Rehén del capitalismo madrileño
Tan rápido iba el chico, tal cara de velocidad llevaba, que ha terminado por salirse en la primera curva como ministro de Justicia, no sin antes dejar a la Señora hecha unos zorros, a esa pobre, doliente Justicia española, vilmente tironeada por una clase política que humilló su independencia hasta convertirla en fulana de los poderes Ejecutivo y Legislativo. La Ley Orgánica del Poder Judicial (LOPJ) ha acabado, en efecto, con los magros restos de independencia judicial que restaban, poniendo en al estamento entero, jueces y fiscales incluidos, en pie de guerra. Difícil tarea la de sus sucesor, a la hora de tratar de reparar los daños causados por este impenitente saltimbanqui.
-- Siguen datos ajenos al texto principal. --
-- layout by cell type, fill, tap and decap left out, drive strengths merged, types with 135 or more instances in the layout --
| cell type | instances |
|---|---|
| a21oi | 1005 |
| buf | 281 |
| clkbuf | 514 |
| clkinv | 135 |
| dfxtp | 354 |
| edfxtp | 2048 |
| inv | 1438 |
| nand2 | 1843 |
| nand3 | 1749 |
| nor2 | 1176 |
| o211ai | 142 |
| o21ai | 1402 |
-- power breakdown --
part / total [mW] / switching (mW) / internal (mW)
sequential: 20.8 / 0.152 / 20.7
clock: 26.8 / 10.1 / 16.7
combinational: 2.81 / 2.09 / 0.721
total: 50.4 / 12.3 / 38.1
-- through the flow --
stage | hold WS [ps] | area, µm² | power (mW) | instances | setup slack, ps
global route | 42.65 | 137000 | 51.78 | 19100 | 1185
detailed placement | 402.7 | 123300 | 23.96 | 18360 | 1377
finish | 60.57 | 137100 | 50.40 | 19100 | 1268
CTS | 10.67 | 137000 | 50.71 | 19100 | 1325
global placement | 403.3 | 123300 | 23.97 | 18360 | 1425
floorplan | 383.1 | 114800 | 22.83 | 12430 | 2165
Siempre he sostenido que un político profesional como Alberto Ruiz-Gallardón era un peligro para una democracia de tan baja calidad como la española. Las relaciones empresariales del personaje conforman, junto con los temas de bragueta, el dark side de un tipo que ha sido rehén del capitalismo madrileño más castizo, empezando por Florentino Pérez (ACS) y siguiendo por una larga lista cuya cita les ahorro. El riesgo de un Gallardón convertido en presidente del Gobierno hubiera sido demasiado alto. Con el apoyo de ese cutre capitalismo especulador y el mediático de unos grupos de comunicación en estado de quiebra, un tal Gobierno hubiera supuesto seguramente descender el último peldaño en la escalera de la definitiva degradación de un sistema ya muy castigado por corrupciones y arbitrariedades de todo tipo. Bien ido sea, pues, el Gallardón político. Bienvenido sea el ciudadano Gallardón, a quien cabe desear toda la suerte del mundo en su descenso a los infiernos de la cotidianeidad.